Provided records Block Start
From an optimization exercise on the open Yosys and OpenROAD flow, aimed at small area, a short achievable clock period and few clock cycles per item; shortcuts taken in it are not production practice.
Where RTL was checked, it was by simulation tests only, not by an equivalence proof against the original.
Power is estimated from default activity; no workload was simulated.

==> willow: inputs <==
Design wz_fxu, start of the top module:
module wz_fxu (
    input  wire        clk,
    input  wire        rst,
    input  wire        in_valid,
    output wire        in_ready,
    input  wire [4:0]  in_op,
    input  wire        in_q,       
    input  wire [1:0]  in_t,       
    input  wire [3:0]  in_x,       
    input  wire [63:0] in_a,
    input  wire [63:0] in_b,
    output reg         out_valid,
    output reg  [63:0] out_data,
    output reg         out_ill
);
Settings: LEC_CHECK=0, CAP_MARGIN=70, CORE_MARGIN=2, CORE_UTILIZATION=40, PLACE_DENSITY=0.6, SLEW_MARGIN=70; clock period 17.0 ns.
standard.sh (not shown) runs the stock make flow with config.mk's settings and CLKGATE_MAP_FILE= SYNTH_SCRIPT=/design/flow/synth_recipe.tcl, a recipe that flattens the netlist after the stock synthesis.
==> flow/flow/run.sh <==
#!/bin/bash
set -euo pipefail
bash standard.sh SETUP_SLACK_MARGIN=12 finish > make.log 2>&1
==> quartz: changes against willow <==
--- a/flow/design.v
+++ b/flow/design.v
@@ -20,12 +20,10 @@
                OP_CRD  = 5'h10, OP_CWR  = 5'h11, OP_TSVL = 5'h12, OP_TSVH = 5'h13,
                OP_TRST = 5'h14;
     reg [79:0] till0, till1, till2, till3;
     reg [3:0]  tz;       
     reg [3:0]  cl, sg;   
-    reg [3:0]  rn2;      
-    reg        c_hi, c_lo;   
     reg [1:0]  rm;
     reg        sat;
     reg        sov;
     reg  rdy;
     assign in_ready = rdy;
@@ -92,17 +90,17 @@
     localparam [71:0] KROW = 72'hff_5555_5556_0000_0000;
     reg [71:0] pp [0:16];
     reg [33:0] psel;
     reg [71:0] nrow;
     always @* begin
-        nrow = KROW;
+        nrow = KROW & {72{mul1}};
         for (j = 0; j < 16; j = j + 1) begin
-            psel = ({34{one1[j]}} & {{2{a1[31]}}, a1}) |
-                   ({34{two1[j]}} & {a1[31], a1, 1'b0});
-            psel = psel ^ {34{neg1[j]}};
-            pp[j] = {38'd0, ~psel[33], psel[32:0]} << (2*j);
-            nrow[2*j] = neg1[j];
+            psel = ({34{one1[j] & mul1}} & {{2{a1[31]}}, a1}) |
+                   ({34{two1[j] & mul1}} & {a1[31], a1, 1'b0});
+            psel = psel ^ {34{neg1[j] & mul1}};
+            pp[j] = {38'd0, ~psel[33] & mul1, psel[32:0]} << (2*j);
+            nrow[2*j] = neg1[j] & mul1;
         end
         pp[16] = nrow;
     end
     wire [71:0] l1 [0:11];
     wire [71:0] l2 [0:7];
@@ -213,12 +211,12 @@
         if (d_qneg) begin w_c = ~al_a; w_cin = 1'b1; end
         if (d_qabs) begin w_c = a1[31] ? ~al_a : al_a; w_cin = a1[31]; end
         if (d_qrnd) w_s = al_r;
         if (d_trd)  w_s = rc_trd;
     end
-    wire [80:0] s_next = ({ms, 9'd0} & {81{mul1}}) | w_s;
-    wire [80:0] c_next = ({mc, 9'd0} & {81{mul1}}) | w_c;
+    wire [80:0] s_next = {ms, 9'd0} | w_s;
+    wire [80:0] c_next = {mc, 9'd0} | w_c;
     wire [1:0] rsel_t = d_tmov ? x1[1:0] : t1;
     wire       rd_any = d_tmac | d_tmsu | d_trd | d_tshl | d_tshr | d_tmov | d_tsvl | d_tsvh;
     wire       wr_any = d_tclr | d_tmac | d_tmsu | d_tshl | d_tshr | d_tmov | d_tld | d_trst;
     reg        v2;
     reg [3:0]  sel2, we2;
@@ -278,20 +276,26 @@
         crd2   <= d_crd;
         cwr2   <= d_cwr;
         cwsov2 <= a1[3];
         ill2   <= v1 & ~d_legal;
     end
+    wire [3:0]  rs2 = sel2 & ~tz;
+    wire [3:0]  rn2 = rs2 & ~cl;
+    wire [3:0]  rc2 = rs2 & cl;
+    wire        c_hi = |(rc2 & sg);
+    wire        c_lo = |(rc2 & ~sg);
     wire [79:0] ta = ({80{rn2[0]}} & till0) | ({80{rn2[1]}} & till1) |
                      ({80{rn2[2]}} & till2) | ({80{rn2[3]}} & till3) |
                      {c_hi, {79{c_lo}}};
     wire [80:0] rc_mul = q2 ? ({81{rco2}} & {41'd0, {40{1'b1}}}) | ({81{rch2}} & (81'd1 << 39))
                             : ({81{rco2}} & {25'd0, {56{1'b1}}}) | ({81{rch2}} & (81'd1 << 55));
     wire [80:0] ea = {ta[79], ta} | rc_mul;
     wire [80:0] x_s = ea ^ s2 ^ c2;
     wire [80:0] x_m = (ea & s2) | (ea & c2) | (s2 & c2);
-    wire        inj = trd3_2 & ta[79] & (q2 ? |ta[39:0] : |ta[55:0]);
-    wire [80:0] x_c = {x_m[79:0], cin2};
+    wire        inj40 = trd3_2 & q2 & ta[79] & (|ta[39:0]);
+    wire        inj56 = trd3_2 & ~q2 & ta[79] & (|ta[55:0]);
+    wire [80:0] x_c = {x_m[79:56], x_m[55] | inj56, x_m[54:40], x_m[39] | inj40, x_m[38:0], cin2};
     wire [80:0] sum = x_s + x_c;
     wire        t_ovf = (mac2 & (sum[80] ^ sum[79])) | (ph2_2 & ovf2);
     wire        t_sgn = mac2 ? sum[80] : sgn2;
     wire        t_clamp = t_ovf & sat;
     wire [95:0] sh_x = shl2 ? {ta, 16'd0} : {{17{ta[79]}}, ta[79:1]};
@@ -324,58 +328,48 @@
     assign e_ovf = shl2 & sh_ovf;
     assign e_sgn = ta[79];
     wire [79:0] t_new = ph1_2 ? sh_v : sum[79:0];
     wire        tie_a = q2 ? (ta[39] & ~|ta[38:0]) : (ta[55] & ~|ta[54:0]);
     wire        q_fix = fix2 & (trd2 ? tie_a : tie2);
-    wire [3:0]  e_we  = {4{v2}} & we2;
-    wire [3:0]  tz_n  = rst ? 4'hF : (tz & ~e_we);
-    wire [3:0]  cl_n  = (e_we & {4{t_clamp & ~ph1_2}}) | (~e_we & cl);
-    wire [3:0]  sg_n  = (e_we & {4{t_sgn}}) | (~e_we & sg);
-    wire [3:0]  sel_n = (v2 & ph1_2) ? sel2 : ({4{rd_any}} & (4'd1 << rsel_t));
-    wire [3:0]  rc_n  = sel_n & ~tz_n & cl_n;
     always @(posedge clk) begin
-        tz   <= tz_n;
-        cl   <= cl_n;
-        sg   <= sg_n;
-        rn2  <= sel_n & ~tz_n & ~cl_n;
-        c_hi <= |(rc_n & sg_n);
-        c_lo <= |(rc_n & ~sg_n);
-        if (e_we[0]) till0 <= t_new;
-        if (e_we[1]) till1 <= t_new;
-        if (e_we[2]) till2 <= t_new;
-        if (e_we[3]) till3 <= t_new;
+        if (rst) begin
+            tz <= 4'hF;
+        end else if (v2) begin
+            tz <= tz & ~we2;
+        end
+    end
+    always @(posedge clk) begin
+        if (v2 & we2[0]) begin till0 <= t_new; cl[0] <= t_clamp & ~ph1_2; sg[0] <= t_sgn; end
+        if (v2 & we2[1]) begin till1 <= t_new; cl[1] <= t_clamp & ~ph1_2; sg[1] <= t_sgn; end
+        if (v2 & we2[2]) begin till2 <= t_new; cl[2] <= t_clamp & ~ph1_2; sg[2] <= t_sgn; end
+        if (v2 & we2[3]) begin till3 <= t_new; cl[3] <= t_clamp & ~ph1_2; sg[3] <= t_sgn; end
     end
-    reg        inj3;
     reg        v3, qop3, q3, fix3, sat3, tsvl3, tsvh3, crd3, cwr3, cwsov3, ill3, tcl3;
     reg [1:0]  rm3;
     reg [80:0] f3;
     always @(posedge clk) begin
         if (rst) v3 <= 1'b0;
         else     v3 <= v2 & ~ph1_2;
         f3     <= sum;
         qop3   <= qop2;
         q3     <= q2;
         fix3   <= q_fix;
-        inj3   <= inj;
         sat3   <= sat;
         rm3    <= rm;
         tsvl3  <= tsvl2;
         tsvh3  <= tsvh2;
         crd3   <= crd2;
         cwr3   <= cwr2;
         cwsov3 <= cwsov2;
         ill3   <= ill2;
         tcl3   <= t_clamp & ~ph1_2;
     end
-    wire [40:0] q_v0  = {f3[80:56], q3 ? f3[55:40] : 16'd0};
-    wire [40:0] q_lsb = q3 ? 41'd1 : 41'h10000;
-    wire [40:0] q_v1  = q_v0 + ({41{inj3}} & q_lsb);
-    wire [40:0] q_v   = q_v1 & ~({41{fix3}} & q_lsb);
-    wire [31:0] q_w   = q3 ? q_v[31:0] : {q_v[31:16], 16'd0};
-    wire        q_in  = (q_v[40:31] == 10'd0) | (q_v[40:31] == 10'h3FF);
+    wire [31:0] q_w   = q3 ? {f3[71:41], f3[40] & ~fix3}
+                           : {f3[71:57], f3[56] & ~fix3, 16'd0};
+    wire        q_in  = (f3[80:71] == 10'd0) | (f3[80:71] == 10'h3FF);
     wire        q_clamp = ~q_in & sat3;
-    wire [31:0] q_c   = q_clamp ? {q_v[40], {31{~q_v[40]}}} : q_w;
+    wire [31:0] q_c   = q_clamp ? {f3[80], {31{~f3[80]}}} : q_w;
     wire [63:0] q_out = q3 ? {{32{q_c[31]}}, q_c} : {{48{q_c[31]}}, q_c[31:16]};
     wire [63:0] res = qop3  ? q_out :
                       tsvl3 ? f3[63:0] :
                       tsvh3 ? {48'd0, f3[79:64]} :
                       crd3  ? {60'd0, sov, sat3, rm3} : 64'd0;
==> flow/run.sh (new file) <==
#!/bin/bash
# synth_recipe.tcl (not shown) runs the flow's synth.tcl, then flattens the netlist and writes it again
# the make line also repeats each setting of config.mk as NAME=value (left out here)
make -C /OpenROAD-flow-scripts/flow DESIGN_CONFIG=/design/flow/config.mk WORK_HOME=/design/flow/orfs CLKGATE_MAP_FILE= SYNTH_SCRIPT=/design/flow/synth_recipe.tcl finish
==> flow/config.mk (replaced) <==
export PLATFORM = sky130hd
export DESIGN_NAME = wz_fxu
export DESIGN_NICKNAME = wz_fxu
export VERILOG_FILES = /design/flow/design.v
export SDC_FILE = /design/flow/constraint.sdc
export NUM_CORES = 4
export LEC_CHECK = 0
export ABC_CLOCK_PERIOD_IN_PS = 4000
export CAP_MARGIN = 70
export CORE_MARGIN = 2
export CORE_UTILIZATION = 40
export PLACE_DENSITY = 0.6
export SETUP_SLACK_MARGIN = 5
export SLEW_MARGIN = 70
removed: flow/flow/run.sh
removed: flow/standard.sh
==> metrics.md <==
| Metric | Value |
|---|---|
| Share of cells above drive strength 1 | `12.3%` |
| M2 GR Usage | `48.9%` |
| Slew HR | `66.3%` |
| Status | `complete, no violations` |
| Leak Pwr | `32.4 nW` |
| Metal-1 WL | `110 mm` |
| Maximum vdd drop | `90.5 uV` |
| Crit path depth | `26` |
| DR vias/cell | `6.19` |
| Starting Density | `40.3%` |
| Sequential fraction of the synthesis area | `28.5%` |
| CP Max Fanout | `46` |
the above is filed under quartz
Provided records Block End
### Task requirements
Note how many lines in the material contain the string "willow", and give that number alone.

### Response to this task
2